María Esparza

| 5/26/2001 12:00:00 AM

María Esparza

De su intuición e inteligencia depende el éxito de algunas de las marcas más importantes del país.

Cargo



Vicepresidente de medios, The Media Edge, Colombia



Educación



Publicista Universidad Central.



Enfasis en mercadeo, Media Lions Programme, London Business School.



Trayectoria



1978-79, Ponce de León Publicidad.



1979-82, House Agency.



1982-87, McCann Erickson.



1987-1988, Productos Alpina.



1988-1996, Contacto Publicidad.



1996 - hoy, Young & Rubicam / The Media Edge.



Status



Separada, un hijo.



Su negocio es la magia, sin ser maga. Busca controlar la sensibilidad de las personas para que se inclinen a comprar o a elegir sus productos sobre los demás. Por lo menos, esto puede resumir el trabajo de María Esparza, vicepresidente de la central de medios The Media Edge de la agencia Young & Rubicam, que forma parte del poderoso grupo internacional WPP. Ella es una de las pocas mujeres en Colombia al frente de este tipo de empresas.

Esparza asesora a sus clientes sobre cómo, dónde y cuándo pautar. Y no es una decisión cualquiera, pues Young & Rubicam, cuya central de medios es The Media Edge, fue la segunda agencia más importante del país el año pasado, según Ibope, cuando manejó una inversión bruta de $130.000 millones.



Esta palmireña, criada en Bucaramanga, graduada de la Universidad Central de Bogotá y con una experiencia de más de 20 años en publicidad y mercadeo, maneja la inversión de empresas como Colgate-Palmolive, Carulla-Vivero, Alpina, Avianca, Orbitel, Texaco, Quaker, Kokoriko, Deprisa, Leonisa, Compañía Nacional de Chocolates y Ericsson, entre otras.

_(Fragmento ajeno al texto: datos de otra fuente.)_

`src/hdl/biquad_consts.svh`:
```
`ifndef BIQUAD_CONSTS_SVH
`define BIQUAD_CONSTS_SVH

// --------------------------------------------------
// word widths
// --------------------------------------------------
// audio sample in and out
`define BQ_IN_W 24
// parameter word, coefficient and delay-line state
`define BQ_COEF_W 32
// full product and accumulator
`define BQ_ACC_W 64

// coefficients are Q2.30
`define BQ_FRAC 30
// sample sits 8 bits up in the state word, scale is Q2.30, so 30 - 8
`define BQ_SCALE_SHIFT 22

// --------------------------------------------------
// parameter map
// --------------------------------------------------
`define BQ_ADDR_W 3
`define BQ_ADDR_B0 3'd0
`define BQ_ADDR_B1 3'd1
`define BQ_ADDR_B2 3'd2
`define BQ_ADDR_A1 3'd3
`define BQ_ADDR_A2 3'd4
`define BQ_ADDR_SCALE 3'd5
// address 6 is a hole in the map
`define BQ_ADDR_COMMIT 3'd7

// 1.0 in Q2.30, reset value of b0 and scale
`define BQ_ONE 32'sh4000_0000

`endif

```
`src/hdl/biquad_pkg.sv`:
```
`default_nettype none

`include "biquad_consts.svh"

package biquad_pkg;

  typedef logic signed [`BQ_IN_W-1:0]   sample_t;   // audio sample
  typedef logic signed [`BQ_COEF_W-1:0] state_t;    // delay-line word
  typedef logic signed [`BQ_COEF_W-1:0] coef_t;     // Q2.30
  typedef logic signed [`BQ_ACC_W-1:0]  acc_t;      // products and sums
  typedef logic [`BQ_ADDR_W-1:0]        par_addr_t; // parameter address

  // clamp limits of a state word, held in accumulator width
  localparam acc_t STATE_MAX = (acc_t'(1) <<< (`BQ_COEF_W - 1)) - acc_t'(1);
  localparam acc_t STATE_MIN = -STATE_MAX - acc_t'(1);

  // saturate a wide value into a state word
  function automatic state_t sat_state(input acc_t v);
    state_t r;
    if (v > STATE_MAX) begin
      r = state_t'(STATE_MAX); // clip high
    end else if (v < STATE_MIN) begin
      r = state_t'(STATE_MIN); // clip low
    end else begin
      r = state_t'(v);         // in range, low word
    end
    return r;
  endfunction

endpackage

`default_nettype wire

```
`src/hdl/input_scaler.sv`:
```
`timescale 1ns/100ps
`default_nettype none

`include "biquad_consts.svh"

module input_scaler import biquad_pkg::*; (
  input  logic    Clk_CI,
  input  logic    Rst_RBI,
  input  sample_t sample_in,
  input  coef_t   scale,     // Q2.30
  output state_t  x0,        // x[n], combinational
  output state_t  x1,        // x[n-1]
  output state_t  x2         // x[n-2]
);

  sample_t in_q;   // registered input sample
  acc_t    prod;   // 24 x 32, fits with room
  state_t  x1_q;
  state_t  x2_q;

  // --------------------------------------------------
  // input register
  // --------------------------------------------------
  always_ff @(posedge Clk_CI or negedge Rst_RBI) begin
    if (!Rst_RBI) begin
      in_q <= '0; // keeps x0 at 0 during reset
    end else begin
      in_q <= sample_in;
    end
  end

  // scale, then drop to Q.8 inside the state word
  assign prod = acc_t'(in_q) * acc_t'(scale);
  assign x0   = sat_state(prod >>> `BQ_SCALE_SHIFT); // clamps when scale > 1

  // --------------------------------------------------
  // input delay line
  // --------------------------------------------------
  always_ff @(posedge Clk_CI or negedge Rst_RBI) begin
    if (!Rst_RBI) begin
      x1_q <= '0;
      x2_q <= '0;
    end else begin
      x1_q <= x0;   // shifts every edge
      x2_q <= x1_q;
    end
  end

  assign x1 = x1_q;
  assign x2 = x2_q;

  // delay line tracks the scaled sample, one edge behind
  a_x1_follows: assert property (@(posedge Clk_CI) disable iff (!Rst_RBI)
    1'b1 |=> (x1 == $past(x0)))
    else $error("x1 does not hold previous x0");

endmodule

`default_nettype wire

```
`config.mk`:
```
export PLATFORM = sky130hd
export DESIGN_NAME = input_scaler
export DESIGN_NICKNAME = d
export VERILOG_FILES = /design/src/hdl/biquad_pkg.sv /design/src/hdl/input_scaler.sv
export VERILOG_INCLUDE_DIRS = /design/src /design/src/hdl
export SDC_FILE = /design/constraint.sdc
export NUM_CORES = 2
export LEC_CHECK = 0
export ABC_AREA = 0
export BUFFER_PORTS_ARGS = -buffer_cell sky130_fd_sc_hd__buf_2
export CAP_MARGIN = 40
export CELL_PAD_IN_SITES_DETAIL_PLACEMENT = 1
export CELL_PAD_IN_SITES_GLOBAL_PLACEMENT = 1
export CORE_MARGIN = 2
export CORE_UTILIZATION = 45
export CTS_CLUSTER_DIAMETER = 60
export DETAILED_ROUTE_END_ITERATION = 8
export HOLD_SLACK_MARGIN = 0.1
export PLACE_DENSITY_LB_ADDON = 0.1
export SLEW_MARGIN = 10
export SYNTH_ARGS = -nofsm -noshare
export SYNTH_HDL_FRONTEND = slang
export SYNTH_SLANG_ARGS = --single-unit
```
`constraint.sdc`:
```
create_clock -name Clk_CI -period 11.7 [get_ports Clk_CI]
set_clock_uncertainty 0.2 [all_clocks]
set_input_delay 2.34 -clock Clk_CI [delete_from_list [all_inputs] [get_ports Clk_CI]]
set_output_delay 2.34 -clock Clk_CI [all_outputs]
set_load 0.005 [all_outputs]
```
# Word-level counts from Yosys, hierarchy flattened
# Cells that the tools add are included.
# op_classes
muxes	2
mul	1
n_lt_le_gt_ge	2
# ops
op	count
$mux W32	2
$mul A24 B32 Y56	1
$gt A34 B32 Y1 const B	1
$lt A34 B32 Y1 const B	1
# word_totals
output_inout_bits	96
register_bits	88
input_bits	58
elab_cells	8

# Depth between registers and ports, before layout
# logic_depth
depth_word	4
mapped_depth	29

# Worst setup path before layout
# OpenSTA, ideal clock, no wires.
# synth_timing
path_kind	input port to output port
startpoint	input scale[31]
endpoint	output x0[10]
arrival_time_ps	9462
required_ps	9160
path_slack_ps	-302
stages	24
n_path_buf	2
cell_sequence	clkbuf_1 nand2_1 inv_1 fa_1 fa_1 inv_1 fa_1 inv_1 fa_1 fa_1 fa_1 fa_1 ha_1 a21o_1 a21o_1 a21o_1 a2111o_1 nand2_1 nor3_1 or3b_4 xnor2_2 o21a_4 buf_12 o21ai_2
# synth_between
elab_chain_cells	4
elab_cells_between_ends	5
cone_classes	mul: 1; order compare: 2; mux: 2
# synth_lines
element	line	source
from (decl)	input_scaler.sv:10	input coef_t scale,
$mul A24 B32 Y56 *	input_scaler.sv:33	assign prod = acc_t'(in_q) * acc_t'(scale);
$lt A34 B32 Y1	biquad_pkg.sv:22	end else if (v < STATE_MIN) begin
$mux W32	biquad_pkg.sv:22	
$mux W32 *	biquad_pkg.sv:20	if (v > STATE_MAX) begin
to (decl)	input_scaler.sv:11	output state_t x0,
# Every way passes the cells marked *; elsewhere a longest branch is shown, timed or not.

# Worst setup path in the final report
# layout_timing
startpoint	input scale[22]
endpoint	output x0[4]
# Same word-level chain as after synthesis.

==> implementation parameters <==
Parameter                              Value

Setup path
  CP arrival    approximately 9.5 ns
  Count of buffering cells on the critical path with inverters included    9
  Slack of the worst reg-to-reg path    0.74 ns
  Worst-path fanout max    17
  Critical Path End Type    primary output
  Most numerous cell on the critical path    sky130_fd_sc_hd__fa_1
  Crit Path Category    in -> out
  Critical Path Start Type    input pin
  Cell family with the largest share of critical-path delay    adder cells
  Crit-path slowest cell    sky130_fd_sc_hd__fa_1
  Data required, critical path    between 9 and 10 ns
  Biggest cell delay along the critical path    between 0.5 and 0.6 ns

Routing
  Via count    approximately 22000
  Vias per std cell    around 5.1
  Antenna Nets Post-Route    0
  Post-Route WL    around 98000 um
  Iteration count of the initial detailed-routing pass    5
  Drt initial violations    between 900 and 1000
  Residual DRC    0
  Routed wirelength normalized by instance count    22.4 um

Synthesis
  Main flop type after synthesis    sky130_fd_sc_hd__dfrtp_1
  Post-synthesis net count    a little over 4000
  Post-synthesis sequential element count    88
  Number of enable flip-flop cells after synthesis    0
  Synthesized area per cell    between 9 and 10 um2
  Synth Warn #    0
  Dominant cell type by area after synthesis    sky130_fd_sc_hd__fa_1
  Post-synth ARST share    100%
  Top cell type's share of synthesized area    53.5%
  Most frequently used cell type in the post-synthesis netlist    sky130_fd_sc_hd__fa_1
  Portion of the post-synthesis area used by sequential elements    around 7.5%
  Most frequent cells after synthesis    782 x sky130_fd_sc_hd__fa_1, 768 x sky130_fd_sc_hd__inv_1, 422 x sky130_fd_sc_hd__nand2_1, 356 x sky130_fd_sc_hd__and2_1, 146 x sky130_fd_sc_hd__ha_1
  Number of unique standard cell types used by synthesis    60
  Synthesized netlist cell count    3053
  Top post-synthesis cells by area    sky130_fd_sc_hd__fa_1 53%, sky130_fd_sc_hd__inv_1 9.8%, sky130_fd_sc_hd__and2_1 7.6%
  Syn Std Cell Area    ~0.03 mm2

CTS
  Maximum count of clock buffers along a single path    2
  TritonCTS clock tree    yes
  Reg clk slew, reported paths    0.09 ns
  TritonCTS sink count    between 80 and 90
  CTS H-tree lvls    3
  Number of buffers created by CTS    9
  Clock latency on the worst-skew pair    around 0.4 ns
  CTS Root Cell    sky130_fd_sc_hd__clkbuf_16

Placement
  Total half-perimeter wirelength after legalization and detailed placement    roughly 79000 um
  Count of input and output buffers    roughly 150
  Final weighted congestion in routability-driven placement    ~0.92

Finish
  Fraction of final layout cells with drive strength greater than 1    a little under a quarter
  ANT cells    0
  Final core utilization    55.8%
  Area Growth Syn to Fin    22.6%
  Nets@finish    4515

Die
  Placeable Area    about 0.064 mm2
  Placement row count    slightly above 90
  Starting density of the core    45.5%
  Die W    roughly 260 um
  Count of pins on the block boundary    154
  Die area    approximately 0.067 mm2
  DIE HEIGHT    259 um

Global route
  Number of global-route vias before repair    27100
  Pin count of the biggest net entering global routing    58
  Number of antenna violations at the first check in global routing    3
  First-pass GRT wire length    about 150000 um
  Leftover overflow at the end of global routing    0
  Total routing usage reported by global routing    30.4%

Run status
  Violated checks    setup timing
  Run status    finished with violations

STA
  Worst slew margin relative to its limit    roughly 39%
  Final Hold Vio Count    0
  Number of setup violations in the final report    32
  Final number of max-transition violations    0
  Slew at the pin with the worst max-slew slack    about 0.92 ns
  Setup ws final    -0.346 ns
  Time the final worst path needs with I/O delays and setup    about 12 ns
  Fraction of the cycle the final worst path needs    103%
  Setup repair after global routing missed its margin    true
  Maximum achievable frequency    83.0 MHz

Min path
  Class of the tightest hold or removal check    reg -> reg

Job
  Max cap viols    0
[cell type report]
type | count | area (um2)
Multi-Input combinational cell | 2046 | 24300
Timing Repair Buffer | 615 | 5090
Inverter | 769 | 2890
Sequential cell | 88 | 2210
Tap cell | 855 | 1070
Clock buffer | 9 | 225
Clock inverter | 7 | 70.1
Fill cell | 7264 | 28500
[kinds of logic (layout without fill, tap and decap cells)]
logic type | after synthesis | in the layout | share of synthesized area, %
muxes | 1 | 1 | 0.0385
and+or+nand+nor | 884 | 884 | 14.8
adders and majority gates | 928 | 928 | 59.7
buffers and inverters | 919 | 1400 | 12.1
xor gates and xnor gates | 47 | 47 | 1.43
AOI/OAI and AO/OA | 186 | 186 | 4.36
DFF | 88 | 88 | 7.52
[final timing paths]
| check | start | end | depth (start not counted) |
|---|---|---|---|
| min in group asynchronous | Rst_RBI | x2[3]$_DFF_PN0_ | 1 |
| worst max register to register | in_q[3]$_DFF_PN0_ | x1[1]$_DFF_PN0_ | 53 |
| worst min-delay path | x1[11]$_DFF_PN0_ | x2[11]$_DFF_PN0_ | 0 |
| max in group asynchronous | Rst_RBI | x2[29]$_DFF_PN0_ | 2 |
| worst max-delay path | scale[22] | x0[4] | 28 |
| worst min register to register | x1[11]$_DFF_PN0_ | x2[11]$_DFF_PN0_ | 0 |
[flip-flops by register name (all words and copies together), names as in the netlist]
register and count:
x1 32, in_q 24, x2 32
[per-layer routing]
layer  wire [um]  up-vias  GRT usage (%)
li1            -     9664              -
met1       39000    12100           37.5
met2       52200      464           54.8
met3        3900      167           4.09
met4        3080        0           10.1
met5           0        -              0
[per-stage QoR]
step           hold WS, ns  area [um2]  worst slack, ns  setup TNS, ns  instances
2_1_floorplan        0.176       29300           0.0111              0       3053
3_3_place_gp         0.151       33200           -0.641         -13.52       4242
5_1_grt              0.189       35900           -0.518         -15.04       4389
3_5_place_dp         0.154       33400           -0.636         -17.78       4248
6_report             0.179       35900           -0.346          -8.46       4389
4_1_cts              0.176       35200           -0.171          -4.74       4356
[worst reg2reg max path, delay by kind of cell, from the launching register on]
kind,cells,cell delay (ns)
flip-flops,1,0.33
adder cells (fa/ha/maj),8,3.84
XOR/XNOR,1,0.17
AND/OR/NAND/NOR,5,0.81
buffers and inverters,34,4.41
AO/OA/AOI/OAI,5,1.10
[cells in the final DEF (no fill, tap or decap), drive strengths merged, types with 2 or more instances in the layout]
cell,netlist,routed
fa,782,782
nor3,7,7
a221o,2,2
nand3,15,15
inv,768,772
clkinv,1,2
o21bai,9,9
clkbuf,136,13
dfrtp,88,88
xnor2,32,32
nor4,5,5
nor2b,2,2
and2,356,356
o211ai,4,4
a211oi,7,7
nor2,51,51
nand2b,6,6
o21ai,57,57
xor2,15,15
and3,4,4
ha,146,146
nand2,422,422
o31ai,2,2
nand4,10,10
clkinvlp,0,2
a21boi,3,3
a21oi,51,51
nand4b,2,2
a21o,28,28
a31oi,6,6
buf,14,611
o21a,4,4
[repair_timing]
action,in CTS,in global routing
buffers inserted,93,40
cloned,1,3
hold buffers,0,0
endpoints found under the setup margin,31,34
resized for setup,188,108
pin swaps,113,56
Power is not shown: default switching activity piles up to over one toggle a cycle in this logic, so the estimate is an artifact.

María Esparza llegó a este oficio, por accidente, en 1978, cuando trabajaba en Ponce de León Publicidad para pagar sus estudios de Derecho, que inició casi por obligación. Todos le decían desde niña que debía ser abogada. En la agencia, una de las más grandes del país en su momento, no solo descubrió su nueva vocación, sino a su primer esposo. Empezó a crecer en su carrera, algo que no ha dejado de hacer. Ha pasado por las mejores agencias, ha manejado grandes clientes y ha hecho siempre lo que se propone, con dedicación y disciplina.



Tras 10 años de vivir en Cali y de un nuevo matrimonio del que le quedó su hijo (Sebastián), María Esparza regresó a Bogotá. No fue una decisión fácil, pero el ascenso de un peldaño más en su carrera la impulsó a dejar todo lo que había construido en la capital del Valle. Ahora, como vicepresidente, su trabajo es darles valor agregado a las marcas que tiene bajo su responsabilidad y estudiar la forma en que los medios pueden potenciarlas.



Esto se le facilita, cree ella, por ser una zurda contrariada, ya que esto le ha permitido tener una vida que se mueve dentro de una lateralidad cerebral que cruza permanentemente la inteligencia con las emociones. Y si bien el instinto la lleva a tomar decisiones arriesgadas o a saber qué es bueno o malo para sus clientes, sus acciones siempre están dominadas por la razón. Esta mezcla de experiencia, trabajo y constante actualización le ha permitido ascender y ser una mujer de éxito.



Para ella, la publicidad y las centrales de medios dejaron de ser un negocio de cifras y estadísticas, de instrumentos, de solo diseñar, vender y poner anuncios, para convertirse en uno inteligente, especializado, de pensadores que construyen marcas. Por eso, hoy está en la cresta de la ola, donde piensa quedarse por un buen tiempo.